» **INSTRUCTIONS TO FOLLOW**:
Starting at the top of the listing below, copy each line exactly, stopping after the line that contains "- sequential cell count unchanged".

» **THE RECORDS**:
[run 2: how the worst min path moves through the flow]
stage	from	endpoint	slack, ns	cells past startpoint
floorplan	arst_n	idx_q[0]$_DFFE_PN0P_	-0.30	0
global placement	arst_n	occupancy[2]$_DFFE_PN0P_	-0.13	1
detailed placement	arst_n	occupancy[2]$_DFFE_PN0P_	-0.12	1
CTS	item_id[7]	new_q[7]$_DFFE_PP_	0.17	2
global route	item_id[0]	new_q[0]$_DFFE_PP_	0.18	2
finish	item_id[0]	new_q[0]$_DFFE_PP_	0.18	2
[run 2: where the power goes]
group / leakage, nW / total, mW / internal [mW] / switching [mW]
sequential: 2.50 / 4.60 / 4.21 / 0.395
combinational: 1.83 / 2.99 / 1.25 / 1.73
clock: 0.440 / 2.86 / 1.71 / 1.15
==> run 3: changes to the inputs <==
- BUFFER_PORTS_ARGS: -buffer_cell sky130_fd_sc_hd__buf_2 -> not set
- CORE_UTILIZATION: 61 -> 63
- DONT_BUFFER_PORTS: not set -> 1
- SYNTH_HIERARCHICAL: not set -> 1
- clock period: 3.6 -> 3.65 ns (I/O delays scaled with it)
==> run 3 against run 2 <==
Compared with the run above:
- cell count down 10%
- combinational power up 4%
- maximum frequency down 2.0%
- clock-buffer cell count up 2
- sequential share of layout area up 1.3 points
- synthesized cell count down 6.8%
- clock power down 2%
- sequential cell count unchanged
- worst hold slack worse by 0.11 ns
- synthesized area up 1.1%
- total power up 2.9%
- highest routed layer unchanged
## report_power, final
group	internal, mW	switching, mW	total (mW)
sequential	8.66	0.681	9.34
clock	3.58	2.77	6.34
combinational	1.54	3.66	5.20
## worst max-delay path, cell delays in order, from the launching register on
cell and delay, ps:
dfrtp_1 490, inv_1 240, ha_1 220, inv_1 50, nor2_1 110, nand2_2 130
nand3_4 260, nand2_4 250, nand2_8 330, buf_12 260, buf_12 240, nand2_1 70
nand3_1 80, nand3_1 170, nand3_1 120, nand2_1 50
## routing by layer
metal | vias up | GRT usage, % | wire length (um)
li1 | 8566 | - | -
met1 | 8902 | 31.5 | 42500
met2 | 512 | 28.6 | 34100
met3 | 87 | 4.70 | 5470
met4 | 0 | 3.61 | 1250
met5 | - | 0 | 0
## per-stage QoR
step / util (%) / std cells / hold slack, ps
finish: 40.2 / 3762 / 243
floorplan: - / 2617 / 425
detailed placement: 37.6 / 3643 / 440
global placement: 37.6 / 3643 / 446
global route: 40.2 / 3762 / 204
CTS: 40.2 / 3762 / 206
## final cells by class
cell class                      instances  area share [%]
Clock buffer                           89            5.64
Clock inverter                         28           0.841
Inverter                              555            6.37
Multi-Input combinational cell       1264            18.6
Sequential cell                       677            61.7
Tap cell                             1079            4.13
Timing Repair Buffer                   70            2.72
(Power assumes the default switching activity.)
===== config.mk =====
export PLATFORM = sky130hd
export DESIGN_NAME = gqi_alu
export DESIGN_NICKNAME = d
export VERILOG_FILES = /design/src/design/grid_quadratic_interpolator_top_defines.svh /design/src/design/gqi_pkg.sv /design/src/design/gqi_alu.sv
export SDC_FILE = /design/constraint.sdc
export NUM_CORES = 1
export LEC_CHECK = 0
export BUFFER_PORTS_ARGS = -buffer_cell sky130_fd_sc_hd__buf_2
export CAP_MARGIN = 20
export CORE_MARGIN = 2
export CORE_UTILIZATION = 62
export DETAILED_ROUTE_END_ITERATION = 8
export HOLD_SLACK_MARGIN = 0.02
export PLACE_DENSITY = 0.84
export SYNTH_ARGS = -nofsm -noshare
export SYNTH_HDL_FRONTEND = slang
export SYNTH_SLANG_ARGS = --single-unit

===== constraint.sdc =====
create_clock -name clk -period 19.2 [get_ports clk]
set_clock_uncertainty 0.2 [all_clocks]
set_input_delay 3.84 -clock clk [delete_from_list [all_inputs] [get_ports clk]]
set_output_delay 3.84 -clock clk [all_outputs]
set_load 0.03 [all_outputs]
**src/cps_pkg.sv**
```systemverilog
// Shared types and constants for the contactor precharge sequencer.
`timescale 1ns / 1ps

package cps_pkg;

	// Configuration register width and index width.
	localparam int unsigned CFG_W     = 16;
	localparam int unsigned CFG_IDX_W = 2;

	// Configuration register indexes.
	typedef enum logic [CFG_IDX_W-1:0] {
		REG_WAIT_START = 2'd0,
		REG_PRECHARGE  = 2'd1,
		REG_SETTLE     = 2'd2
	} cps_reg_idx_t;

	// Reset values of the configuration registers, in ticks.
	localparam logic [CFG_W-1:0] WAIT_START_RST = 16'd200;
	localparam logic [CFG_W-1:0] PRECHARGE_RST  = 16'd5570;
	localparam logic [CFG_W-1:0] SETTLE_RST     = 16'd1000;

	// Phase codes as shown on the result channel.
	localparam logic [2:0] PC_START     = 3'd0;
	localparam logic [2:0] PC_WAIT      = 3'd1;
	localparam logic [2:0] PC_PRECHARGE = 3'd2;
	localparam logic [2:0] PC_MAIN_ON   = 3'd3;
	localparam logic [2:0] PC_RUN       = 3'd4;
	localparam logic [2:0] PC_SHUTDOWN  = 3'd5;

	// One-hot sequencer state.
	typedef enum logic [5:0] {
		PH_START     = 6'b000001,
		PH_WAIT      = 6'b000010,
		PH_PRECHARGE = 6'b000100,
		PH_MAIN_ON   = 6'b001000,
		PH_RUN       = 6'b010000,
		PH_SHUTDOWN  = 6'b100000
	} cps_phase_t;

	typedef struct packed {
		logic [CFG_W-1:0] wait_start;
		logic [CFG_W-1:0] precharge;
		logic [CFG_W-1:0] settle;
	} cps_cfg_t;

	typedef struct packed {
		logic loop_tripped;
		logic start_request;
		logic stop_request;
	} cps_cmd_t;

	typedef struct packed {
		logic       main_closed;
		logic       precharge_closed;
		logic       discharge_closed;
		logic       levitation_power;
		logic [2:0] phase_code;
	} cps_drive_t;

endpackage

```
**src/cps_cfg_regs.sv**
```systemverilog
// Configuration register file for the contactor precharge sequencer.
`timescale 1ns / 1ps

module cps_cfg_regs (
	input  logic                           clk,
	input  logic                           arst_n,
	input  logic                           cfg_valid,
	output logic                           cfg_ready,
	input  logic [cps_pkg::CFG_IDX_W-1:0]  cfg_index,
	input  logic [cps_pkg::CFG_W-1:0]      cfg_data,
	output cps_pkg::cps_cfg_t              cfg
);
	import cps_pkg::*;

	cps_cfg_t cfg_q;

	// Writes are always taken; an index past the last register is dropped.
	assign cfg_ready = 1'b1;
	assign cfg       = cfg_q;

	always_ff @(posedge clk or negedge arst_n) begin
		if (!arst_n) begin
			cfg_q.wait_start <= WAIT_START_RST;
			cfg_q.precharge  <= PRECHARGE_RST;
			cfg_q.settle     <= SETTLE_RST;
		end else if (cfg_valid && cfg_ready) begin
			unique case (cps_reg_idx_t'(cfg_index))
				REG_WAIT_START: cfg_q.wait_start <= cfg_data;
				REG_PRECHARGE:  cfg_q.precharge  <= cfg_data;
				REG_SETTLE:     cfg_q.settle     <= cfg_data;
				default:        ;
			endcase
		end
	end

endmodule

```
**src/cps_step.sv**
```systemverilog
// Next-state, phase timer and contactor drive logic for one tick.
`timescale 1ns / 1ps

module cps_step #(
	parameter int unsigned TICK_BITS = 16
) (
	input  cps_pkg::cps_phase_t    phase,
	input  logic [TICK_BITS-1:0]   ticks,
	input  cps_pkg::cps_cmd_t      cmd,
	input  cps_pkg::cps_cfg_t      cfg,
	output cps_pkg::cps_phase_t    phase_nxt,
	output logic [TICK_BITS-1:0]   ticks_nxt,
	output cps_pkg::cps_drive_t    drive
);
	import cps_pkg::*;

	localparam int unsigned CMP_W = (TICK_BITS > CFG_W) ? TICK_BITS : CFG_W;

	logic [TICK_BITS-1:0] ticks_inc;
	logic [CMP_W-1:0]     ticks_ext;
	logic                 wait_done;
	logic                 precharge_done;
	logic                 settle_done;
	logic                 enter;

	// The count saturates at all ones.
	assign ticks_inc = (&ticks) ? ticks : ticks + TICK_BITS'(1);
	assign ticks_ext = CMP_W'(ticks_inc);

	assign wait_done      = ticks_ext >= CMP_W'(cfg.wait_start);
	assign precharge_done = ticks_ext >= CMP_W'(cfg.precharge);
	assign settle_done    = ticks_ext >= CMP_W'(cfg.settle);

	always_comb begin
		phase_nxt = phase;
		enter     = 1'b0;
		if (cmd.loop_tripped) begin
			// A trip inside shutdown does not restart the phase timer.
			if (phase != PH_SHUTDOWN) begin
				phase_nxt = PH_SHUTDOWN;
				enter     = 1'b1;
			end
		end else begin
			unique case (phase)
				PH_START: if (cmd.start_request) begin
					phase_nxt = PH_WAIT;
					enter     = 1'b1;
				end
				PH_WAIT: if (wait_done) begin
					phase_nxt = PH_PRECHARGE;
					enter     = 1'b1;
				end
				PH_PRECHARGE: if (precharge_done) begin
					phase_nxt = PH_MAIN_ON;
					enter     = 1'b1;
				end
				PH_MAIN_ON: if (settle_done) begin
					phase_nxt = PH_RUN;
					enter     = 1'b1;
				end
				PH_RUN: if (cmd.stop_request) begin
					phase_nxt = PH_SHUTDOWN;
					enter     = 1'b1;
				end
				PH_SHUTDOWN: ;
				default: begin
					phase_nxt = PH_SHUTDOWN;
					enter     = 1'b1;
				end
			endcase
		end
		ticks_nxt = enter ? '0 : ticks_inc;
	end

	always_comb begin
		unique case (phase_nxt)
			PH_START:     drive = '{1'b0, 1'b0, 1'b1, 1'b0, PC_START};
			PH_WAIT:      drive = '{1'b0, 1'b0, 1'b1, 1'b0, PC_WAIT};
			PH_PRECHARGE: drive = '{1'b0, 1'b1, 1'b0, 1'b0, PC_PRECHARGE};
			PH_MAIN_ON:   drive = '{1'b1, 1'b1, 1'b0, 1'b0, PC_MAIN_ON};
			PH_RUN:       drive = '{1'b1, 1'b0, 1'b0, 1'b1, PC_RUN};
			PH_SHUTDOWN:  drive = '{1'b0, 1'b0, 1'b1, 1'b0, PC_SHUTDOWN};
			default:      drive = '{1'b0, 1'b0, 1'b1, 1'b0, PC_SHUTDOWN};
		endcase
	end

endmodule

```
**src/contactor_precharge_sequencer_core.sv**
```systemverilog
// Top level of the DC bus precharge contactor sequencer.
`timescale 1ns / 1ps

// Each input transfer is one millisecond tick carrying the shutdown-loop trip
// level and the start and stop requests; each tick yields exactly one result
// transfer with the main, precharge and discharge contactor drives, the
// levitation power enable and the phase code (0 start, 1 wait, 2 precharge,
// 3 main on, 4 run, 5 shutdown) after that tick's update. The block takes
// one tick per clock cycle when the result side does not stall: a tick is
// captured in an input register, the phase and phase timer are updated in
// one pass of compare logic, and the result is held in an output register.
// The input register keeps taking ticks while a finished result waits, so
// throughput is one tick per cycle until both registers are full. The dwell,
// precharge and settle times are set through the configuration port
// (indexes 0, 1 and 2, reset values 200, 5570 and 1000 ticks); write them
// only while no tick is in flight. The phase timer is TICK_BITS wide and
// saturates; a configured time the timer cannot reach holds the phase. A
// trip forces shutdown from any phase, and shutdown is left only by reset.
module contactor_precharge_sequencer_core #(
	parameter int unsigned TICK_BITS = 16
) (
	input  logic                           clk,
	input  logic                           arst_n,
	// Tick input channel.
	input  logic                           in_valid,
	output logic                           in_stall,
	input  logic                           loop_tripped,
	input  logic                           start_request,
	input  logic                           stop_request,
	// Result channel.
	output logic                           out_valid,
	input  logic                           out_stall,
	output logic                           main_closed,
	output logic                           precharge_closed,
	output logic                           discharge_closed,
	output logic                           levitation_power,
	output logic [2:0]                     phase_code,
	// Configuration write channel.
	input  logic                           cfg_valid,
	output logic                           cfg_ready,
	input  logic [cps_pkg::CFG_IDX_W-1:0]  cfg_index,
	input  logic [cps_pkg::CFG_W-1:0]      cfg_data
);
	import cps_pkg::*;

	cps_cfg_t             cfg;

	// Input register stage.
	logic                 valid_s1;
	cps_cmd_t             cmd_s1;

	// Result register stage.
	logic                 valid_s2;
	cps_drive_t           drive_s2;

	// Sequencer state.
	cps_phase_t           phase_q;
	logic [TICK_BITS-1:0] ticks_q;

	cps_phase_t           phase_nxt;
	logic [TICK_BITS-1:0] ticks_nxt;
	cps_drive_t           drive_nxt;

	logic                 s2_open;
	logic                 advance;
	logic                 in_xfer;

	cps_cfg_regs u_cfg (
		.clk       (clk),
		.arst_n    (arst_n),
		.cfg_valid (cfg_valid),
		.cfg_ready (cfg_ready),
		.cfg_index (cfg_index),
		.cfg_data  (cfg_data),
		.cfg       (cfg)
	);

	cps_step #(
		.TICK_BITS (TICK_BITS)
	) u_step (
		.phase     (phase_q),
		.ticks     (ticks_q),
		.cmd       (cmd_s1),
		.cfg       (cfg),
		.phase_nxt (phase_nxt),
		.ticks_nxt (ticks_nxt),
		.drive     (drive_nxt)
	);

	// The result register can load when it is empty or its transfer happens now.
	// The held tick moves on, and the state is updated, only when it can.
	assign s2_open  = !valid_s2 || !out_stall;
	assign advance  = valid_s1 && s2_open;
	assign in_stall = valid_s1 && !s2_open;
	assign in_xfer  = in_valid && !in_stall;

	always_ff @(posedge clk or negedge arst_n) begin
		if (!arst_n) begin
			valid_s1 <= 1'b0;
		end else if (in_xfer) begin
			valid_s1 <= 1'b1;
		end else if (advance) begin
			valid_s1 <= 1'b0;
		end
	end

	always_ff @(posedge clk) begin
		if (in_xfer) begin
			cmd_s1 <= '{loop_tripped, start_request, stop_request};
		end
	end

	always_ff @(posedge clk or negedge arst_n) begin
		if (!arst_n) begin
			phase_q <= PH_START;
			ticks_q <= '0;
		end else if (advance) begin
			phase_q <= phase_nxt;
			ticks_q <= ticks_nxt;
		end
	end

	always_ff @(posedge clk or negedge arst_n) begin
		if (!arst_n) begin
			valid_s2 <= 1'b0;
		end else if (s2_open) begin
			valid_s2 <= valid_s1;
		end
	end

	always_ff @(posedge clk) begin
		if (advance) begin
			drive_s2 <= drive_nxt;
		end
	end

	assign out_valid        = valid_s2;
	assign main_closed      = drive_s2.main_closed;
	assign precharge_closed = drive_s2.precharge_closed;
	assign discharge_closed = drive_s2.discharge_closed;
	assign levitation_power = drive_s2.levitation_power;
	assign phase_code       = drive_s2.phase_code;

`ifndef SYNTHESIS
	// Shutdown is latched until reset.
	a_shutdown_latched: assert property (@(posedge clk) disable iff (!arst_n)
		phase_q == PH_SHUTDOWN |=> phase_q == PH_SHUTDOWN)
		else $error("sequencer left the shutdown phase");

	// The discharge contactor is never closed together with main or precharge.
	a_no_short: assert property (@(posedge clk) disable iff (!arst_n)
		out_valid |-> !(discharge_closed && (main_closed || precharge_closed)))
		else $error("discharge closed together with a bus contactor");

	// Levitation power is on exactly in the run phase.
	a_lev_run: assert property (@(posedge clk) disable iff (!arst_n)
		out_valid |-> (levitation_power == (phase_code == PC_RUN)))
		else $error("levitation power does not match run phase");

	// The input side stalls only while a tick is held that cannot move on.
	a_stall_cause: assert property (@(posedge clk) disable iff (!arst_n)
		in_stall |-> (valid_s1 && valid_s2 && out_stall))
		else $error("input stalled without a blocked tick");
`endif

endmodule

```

» **WRITTEN SOLUTION**:
[run 2: how the worst min path moves through the flow]
stage	from	endpoint	slack, ns	cells past startpoint
floorplan	arst_n	idx_q[0]$_DFFE_PN0P_	-0.30	0
global placement	arst_n	occupancy[2]$_DFFE_PN0P_	-0.13	1
detailed placement	arst_n	occupancy[2]$_DFFE_PN0P_	-0.12	1
CTS	item_id[7]	new_q[7]$_DFFE_PP_	0.17	2
global route	item_id[0]	new_q[0]$_DFFE_PP_	0.18	2
finish	item_id[0]	new_q[0]$_DFFE_PP_	0.18	2
[run 2: where the power goes]
group / leakage, nW / total, mW / internal [mW] / switching [mW]
sequential: 2.50 / 4.60 / 4.21 / 0.395
combinational: 1.83 / 2.99 / 1.25 / 1.73
clock: 0.440 / 2.86 / 1.71 / 1.15
==> run 3: changes to the inputs <==
- BUFFER_PORTS_ARGS: -buffer_cell sky130_fd_sc_hd__buf_2 -> not set
- CORE_UTILIZATION: 61 -> 63
- DONT_BUFFER_PORTS: not set -> 1
- SYNTH_HIERARCHICAL: not set -> 1
- clock period: 3.6 -> 3.65 ns (I/O delays scaled with it)
==> run 3 against run 2 <==
Compared with the run above:
- cell count down 10%
- combinational power up 4%
- maximum frequency down 2.0%
- clock-buffer cell count up 2
- sequential share of layout area up 1.3 points
- synthesized cell count down 6.8%
- clock power down 2%
- sequential cell count unchanged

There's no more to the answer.